Archive for the
‘Safety’ Category

The severe weather season is underway, and with it comes the likelihood that you will have to take steps to protect yourself and your family in case of a tornado, hurricane or other serious weather event.

tornado2_artYour smartphone can connect you to a source of emergency information that notifies you of severe weather events. It’s called the Wireless Emergency Alert, or WEA, and it is similar to the Emergency Alert System that broadcasters use.

The WEA is a cooperative effort between wireless service providers, the Federal Communications Commission and the Federal Emergency Management Agency. It delivers text message-like warnings to areas facing an imminent weather threat, such as tornadoes, floods, earthquakes, hurricanes, tsunamis and high winds.

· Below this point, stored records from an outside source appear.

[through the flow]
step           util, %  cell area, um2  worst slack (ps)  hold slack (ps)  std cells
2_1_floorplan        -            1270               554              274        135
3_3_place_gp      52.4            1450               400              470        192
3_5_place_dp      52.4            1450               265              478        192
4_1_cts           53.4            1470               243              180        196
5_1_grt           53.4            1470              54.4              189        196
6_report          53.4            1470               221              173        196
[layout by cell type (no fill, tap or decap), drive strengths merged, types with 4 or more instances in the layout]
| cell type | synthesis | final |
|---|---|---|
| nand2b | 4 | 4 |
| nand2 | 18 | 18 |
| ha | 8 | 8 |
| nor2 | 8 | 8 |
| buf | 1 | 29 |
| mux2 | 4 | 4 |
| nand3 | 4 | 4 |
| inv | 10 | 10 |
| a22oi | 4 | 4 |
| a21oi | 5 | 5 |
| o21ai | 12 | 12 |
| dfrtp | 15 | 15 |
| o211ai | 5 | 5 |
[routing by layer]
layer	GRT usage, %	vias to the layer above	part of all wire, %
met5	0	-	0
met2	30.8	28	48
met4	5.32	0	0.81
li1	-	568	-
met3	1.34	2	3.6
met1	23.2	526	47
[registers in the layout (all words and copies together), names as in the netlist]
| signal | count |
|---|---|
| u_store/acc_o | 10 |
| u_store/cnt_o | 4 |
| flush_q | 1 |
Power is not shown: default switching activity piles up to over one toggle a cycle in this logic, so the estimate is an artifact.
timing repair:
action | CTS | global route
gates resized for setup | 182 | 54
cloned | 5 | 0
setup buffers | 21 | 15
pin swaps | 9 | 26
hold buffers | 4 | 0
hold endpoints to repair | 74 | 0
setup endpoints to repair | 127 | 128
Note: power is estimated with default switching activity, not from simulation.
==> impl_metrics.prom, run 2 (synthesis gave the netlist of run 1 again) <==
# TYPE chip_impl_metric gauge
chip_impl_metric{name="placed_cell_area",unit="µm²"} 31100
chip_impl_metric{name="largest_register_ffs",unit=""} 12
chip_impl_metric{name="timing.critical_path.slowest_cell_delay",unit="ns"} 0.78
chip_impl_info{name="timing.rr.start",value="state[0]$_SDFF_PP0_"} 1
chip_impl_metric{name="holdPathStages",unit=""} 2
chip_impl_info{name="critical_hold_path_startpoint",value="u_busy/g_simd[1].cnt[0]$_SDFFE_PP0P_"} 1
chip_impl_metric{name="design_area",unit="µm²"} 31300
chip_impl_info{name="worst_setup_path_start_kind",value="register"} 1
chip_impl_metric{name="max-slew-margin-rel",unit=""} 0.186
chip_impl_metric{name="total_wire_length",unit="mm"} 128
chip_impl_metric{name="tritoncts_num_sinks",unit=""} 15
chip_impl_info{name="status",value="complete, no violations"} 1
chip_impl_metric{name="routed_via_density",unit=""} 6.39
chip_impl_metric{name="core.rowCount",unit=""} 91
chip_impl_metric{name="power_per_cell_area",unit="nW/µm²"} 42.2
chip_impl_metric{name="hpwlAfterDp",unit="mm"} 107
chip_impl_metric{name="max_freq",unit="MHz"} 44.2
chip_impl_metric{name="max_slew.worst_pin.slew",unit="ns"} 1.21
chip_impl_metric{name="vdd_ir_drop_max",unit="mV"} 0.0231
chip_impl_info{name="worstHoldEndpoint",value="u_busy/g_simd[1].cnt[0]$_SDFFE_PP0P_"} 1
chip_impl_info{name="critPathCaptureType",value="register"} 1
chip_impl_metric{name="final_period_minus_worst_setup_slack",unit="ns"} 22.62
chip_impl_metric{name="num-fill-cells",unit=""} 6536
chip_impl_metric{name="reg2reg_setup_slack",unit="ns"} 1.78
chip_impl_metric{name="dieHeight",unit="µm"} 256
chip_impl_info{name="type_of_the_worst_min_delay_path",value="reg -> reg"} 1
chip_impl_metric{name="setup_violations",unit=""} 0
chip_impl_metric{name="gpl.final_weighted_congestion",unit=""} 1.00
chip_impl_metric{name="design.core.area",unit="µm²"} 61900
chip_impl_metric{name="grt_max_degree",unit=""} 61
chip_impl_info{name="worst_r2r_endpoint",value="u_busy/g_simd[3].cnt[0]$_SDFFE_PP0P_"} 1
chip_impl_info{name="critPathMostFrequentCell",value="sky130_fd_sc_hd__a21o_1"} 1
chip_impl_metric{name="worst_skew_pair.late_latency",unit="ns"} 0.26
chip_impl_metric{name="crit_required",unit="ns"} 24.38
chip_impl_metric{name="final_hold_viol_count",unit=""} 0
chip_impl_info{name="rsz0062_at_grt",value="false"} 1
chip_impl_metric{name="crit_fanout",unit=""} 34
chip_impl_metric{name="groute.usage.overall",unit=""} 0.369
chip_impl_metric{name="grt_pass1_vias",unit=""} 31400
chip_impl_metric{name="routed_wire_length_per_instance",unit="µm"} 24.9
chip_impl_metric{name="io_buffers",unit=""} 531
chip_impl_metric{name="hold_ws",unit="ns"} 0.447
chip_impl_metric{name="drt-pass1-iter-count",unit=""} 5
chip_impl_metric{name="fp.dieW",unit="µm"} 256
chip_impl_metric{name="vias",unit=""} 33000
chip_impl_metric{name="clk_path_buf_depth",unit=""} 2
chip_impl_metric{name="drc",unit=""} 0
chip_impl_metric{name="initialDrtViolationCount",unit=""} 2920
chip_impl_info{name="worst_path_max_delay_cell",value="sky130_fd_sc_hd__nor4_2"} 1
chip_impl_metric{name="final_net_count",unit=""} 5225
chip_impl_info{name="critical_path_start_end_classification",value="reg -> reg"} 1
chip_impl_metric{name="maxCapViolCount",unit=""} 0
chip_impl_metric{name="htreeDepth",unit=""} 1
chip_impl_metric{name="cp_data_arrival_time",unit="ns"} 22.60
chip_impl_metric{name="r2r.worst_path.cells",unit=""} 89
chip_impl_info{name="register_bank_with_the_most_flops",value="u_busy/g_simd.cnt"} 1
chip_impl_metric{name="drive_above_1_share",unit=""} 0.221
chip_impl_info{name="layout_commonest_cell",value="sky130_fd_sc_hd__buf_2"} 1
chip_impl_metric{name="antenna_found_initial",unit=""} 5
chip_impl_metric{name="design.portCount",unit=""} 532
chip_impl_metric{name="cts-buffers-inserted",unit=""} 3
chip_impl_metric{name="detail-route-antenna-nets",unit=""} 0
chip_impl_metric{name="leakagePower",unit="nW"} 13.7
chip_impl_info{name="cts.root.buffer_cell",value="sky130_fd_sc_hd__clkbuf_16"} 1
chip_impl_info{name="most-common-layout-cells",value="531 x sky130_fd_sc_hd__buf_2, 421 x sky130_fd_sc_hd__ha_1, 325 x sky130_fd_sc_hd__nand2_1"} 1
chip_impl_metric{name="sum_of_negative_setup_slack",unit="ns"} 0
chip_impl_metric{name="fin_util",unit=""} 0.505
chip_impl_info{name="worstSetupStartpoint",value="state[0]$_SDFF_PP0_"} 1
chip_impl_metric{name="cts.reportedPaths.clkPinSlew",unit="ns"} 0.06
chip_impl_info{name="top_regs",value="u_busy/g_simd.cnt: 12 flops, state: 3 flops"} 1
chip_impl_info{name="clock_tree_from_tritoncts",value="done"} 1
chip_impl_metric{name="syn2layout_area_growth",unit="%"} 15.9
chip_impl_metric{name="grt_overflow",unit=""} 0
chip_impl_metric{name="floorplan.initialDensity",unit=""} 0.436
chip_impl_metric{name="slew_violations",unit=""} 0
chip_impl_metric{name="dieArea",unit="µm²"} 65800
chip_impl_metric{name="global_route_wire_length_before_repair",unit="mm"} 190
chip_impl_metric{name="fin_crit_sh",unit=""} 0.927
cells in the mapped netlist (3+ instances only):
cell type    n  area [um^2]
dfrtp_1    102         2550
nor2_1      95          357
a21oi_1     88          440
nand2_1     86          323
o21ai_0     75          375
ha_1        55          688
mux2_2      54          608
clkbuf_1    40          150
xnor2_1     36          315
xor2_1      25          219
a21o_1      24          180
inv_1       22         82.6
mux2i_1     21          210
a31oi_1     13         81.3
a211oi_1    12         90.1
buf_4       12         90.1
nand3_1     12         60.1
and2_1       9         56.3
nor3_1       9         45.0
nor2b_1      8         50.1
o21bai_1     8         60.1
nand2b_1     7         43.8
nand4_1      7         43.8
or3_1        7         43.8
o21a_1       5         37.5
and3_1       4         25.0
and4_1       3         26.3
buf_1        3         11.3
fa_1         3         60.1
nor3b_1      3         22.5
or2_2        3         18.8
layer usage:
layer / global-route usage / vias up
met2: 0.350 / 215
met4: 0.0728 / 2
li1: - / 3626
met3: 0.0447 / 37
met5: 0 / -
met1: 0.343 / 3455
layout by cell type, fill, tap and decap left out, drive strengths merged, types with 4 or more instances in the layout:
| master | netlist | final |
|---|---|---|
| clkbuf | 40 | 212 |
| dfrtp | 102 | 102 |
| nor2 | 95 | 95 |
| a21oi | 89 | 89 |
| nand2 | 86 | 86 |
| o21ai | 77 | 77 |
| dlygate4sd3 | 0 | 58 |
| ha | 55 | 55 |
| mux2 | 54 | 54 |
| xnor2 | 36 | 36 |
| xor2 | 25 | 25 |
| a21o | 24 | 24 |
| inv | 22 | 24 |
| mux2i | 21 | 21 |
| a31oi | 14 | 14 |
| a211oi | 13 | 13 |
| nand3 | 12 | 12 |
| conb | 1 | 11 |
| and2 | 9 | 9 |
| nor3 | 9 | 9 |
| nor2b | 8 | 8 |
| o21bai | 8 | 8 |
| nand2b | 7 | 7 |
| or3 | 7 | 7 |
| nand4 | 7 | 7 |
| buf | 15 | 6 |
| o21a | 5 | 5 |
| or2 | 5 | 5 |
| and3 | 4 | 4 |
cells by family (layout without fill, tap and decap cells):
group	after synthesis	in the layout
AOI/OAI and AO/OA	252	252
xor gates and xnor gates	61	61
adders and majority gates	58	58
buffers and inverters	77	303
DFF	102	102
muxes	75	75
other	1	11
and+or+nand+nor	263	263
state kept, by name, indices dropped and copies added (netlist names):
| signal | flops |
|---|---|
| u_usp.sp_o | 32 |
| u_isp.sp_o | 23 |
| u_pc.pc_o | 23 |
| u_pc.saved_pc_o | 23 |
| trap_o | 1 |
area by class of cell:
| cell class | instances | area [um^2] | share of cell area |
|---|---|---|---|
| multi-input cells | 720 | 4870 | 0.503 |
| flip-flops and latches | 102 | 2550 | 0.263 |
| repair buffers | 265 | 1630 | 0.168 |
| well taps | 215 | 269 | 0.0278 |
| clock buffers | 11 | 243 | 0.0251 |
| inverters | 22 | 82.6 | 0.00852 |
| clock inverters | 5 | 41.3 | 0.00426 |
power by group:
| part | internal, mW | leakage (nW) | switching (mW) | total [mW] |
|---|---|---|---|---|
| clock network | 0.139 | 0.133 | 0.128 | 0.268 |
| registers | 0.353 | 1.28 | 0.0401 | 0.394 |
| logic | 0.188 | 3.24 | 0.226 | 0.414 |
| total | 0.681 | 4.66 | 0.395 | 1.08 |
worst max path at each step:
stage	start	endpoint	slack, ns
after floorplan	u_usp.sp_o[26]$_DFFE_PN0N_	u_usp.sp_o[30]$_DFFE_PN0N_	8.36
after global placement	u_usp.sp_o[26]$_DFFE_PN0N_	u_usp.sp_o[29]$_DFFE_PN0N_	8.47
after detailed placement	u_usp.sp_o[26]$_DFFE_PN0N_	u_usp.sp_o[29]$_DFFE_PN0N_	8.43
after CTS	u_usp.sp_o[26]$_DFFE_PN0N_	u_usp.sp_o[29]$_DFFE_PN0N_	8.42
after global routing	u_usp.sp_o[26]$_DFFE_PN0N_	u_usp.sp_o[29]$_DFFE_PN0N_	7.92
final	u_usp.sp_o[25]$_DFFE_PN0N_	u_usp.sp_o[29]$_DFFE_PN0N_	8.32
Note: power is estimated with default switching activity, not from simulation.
$ cat src/rtl/patseq_pkg.sv
package patseq_pkg;

  typedef enum logic [1:0] {
    MODE_VSYNC = 2'd0,
    MODE_EXT   = 2'd1,
    MODE_PAIR  = 2'd2,
    MODE_OFF   = 2'd3
  } trig_mode_e;

  typedef enum logic [1:0] {
    ST_IDLE = 2'd0,
    ST_RUN  = 2'd1,
    ST_GAP  = 2'd2,
    ST_HOLD = 2'd3
  } seq_state_e;

  localparam int unsigned SUB_W    = 2;
  localparam logic [1:0]  SUB_LAST = 2'd2;

endpackage

$ cat src/rtl/patseq_rst_sync.sv
module patseq_rst_sync (
  input  logic clk,
  input  logic rst_n,
  output logic rst_n_sync
);

  logic [1:0] stage_q;

  always_ff @(posedge clk or negedge rst_n) begin
    if (!rst_n) begin
      stage_q <= 2'b00;
    end else begin
      stage_q <= {stage_q[0], 1'b1};
    end
  end

  assign rst_n_sync = stage_q[1];

endmodule

$ cat src/rtl/patseq_sync.sv
module patseq_sync #(
  parameter int unsigned N      = 3,
  parameter int unsigned STAGES = 2
) (
  input  logic         clk,
  input  logic         rst_n,
  input  logic [N-1:0] async_in,
  output logic [N-1:0] level
);

  localparam int unsigned TOP = STAGES - 1;

  for (genvar b = 0; b < N; b++) begin : g_bit
    logic [STAGES-1:0] chain_q;

    always_ff @(posedge clk or negedge rst_n) begin
      if (!rst_n) begin
        chain_q <= '0;
      end else begin
        chain_q <= {chain_q[STAGES-2:0], async_in[b]};
      end
    end

    assign level[b] = chain_q[TOP];
  end

endmodule
--- src/rtl/still_seq_pkg.sv ---
`timescale 1ns/1ps
package still_seq_pkg;
   typedef enum logic [2:0] {
      ST_IDLE     = 3'd0,
      ST_DRAIN    = 3'd1,
      ST_INTEG    = 3'd2,
      ST_WAIT_CNT = 3'd3,
      ST_SW_HIGH  = 3'd4,
      ST_EXIT_VD  = 3'd5,
      ST_EXIT_HD  = 3'd6
   } seq_state_t;

   // event strobe indices
   localparam int unsigned EV_HD_RISE  = 0;
   localparam int unsigned EV_VD_RISE  = 1;
   localparam int unsigned EV_TRG_RISE = 2;
   localparam int unsigned EV_TRG_FALL = 3;
   localparam int unsigned EV_NUM      = 4;
endpackage

--- src/rtl/still_edge_sync.sv ---
`timescale 1ns/1ps
module still_edge_sync #(
   parameter int unsigned STAGES  = 2,
   parameter bit          FALLING = 1'b0
) (
   input  logic clk,
   input  logic rst_n,
   input  logic din,
   output logic strobe
);
   initial begin
      assert (STAGES >= 2) else $error("still_edge_sync: STAGES must be at least 2");
   end

   logic [STAGES-1:0] sync_q;
   logic              last_q;

   always_ff @(posedge clk or negedge rst_n) begin
      if (!rst_n) begin
         sync_q <= '0;
         last_q <= 1'b0;
      end else begin
         sync_q <= {sync_q[STAGES-2:0], din};
         last_q <= sync_q[STAGES-1];
      end
   end

   generate
      if (FALLING) begin : g_fall
         assign strobe = ~sync_q[STAGES-1] & last_q;
      end else begin : g_rise
         assign strobe = sync_q[STAGES-1] & ~last_q;
      end
   endgenerate
endmodule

A WEA-enabled phone will receive alerts based on your current location, rather than your home service area, if the phone is using a cell tower in the location you are in. These message often complement alerts issued by local agencies that are sent to your mobile device.

The WEA is also broadcast for child abduction incidents, called Amber Alerts, and for presidential bulletins regarding national emergencies. This service is offered for free by wireless carriers, and WEA messages do not count towards texting limits on your wireless plan.

WEA messages have been issued for the past two years. Most newer handsets, including smartphones, are capable of receiving these alerts. You may check with your service provider to see if your device is WEA capable.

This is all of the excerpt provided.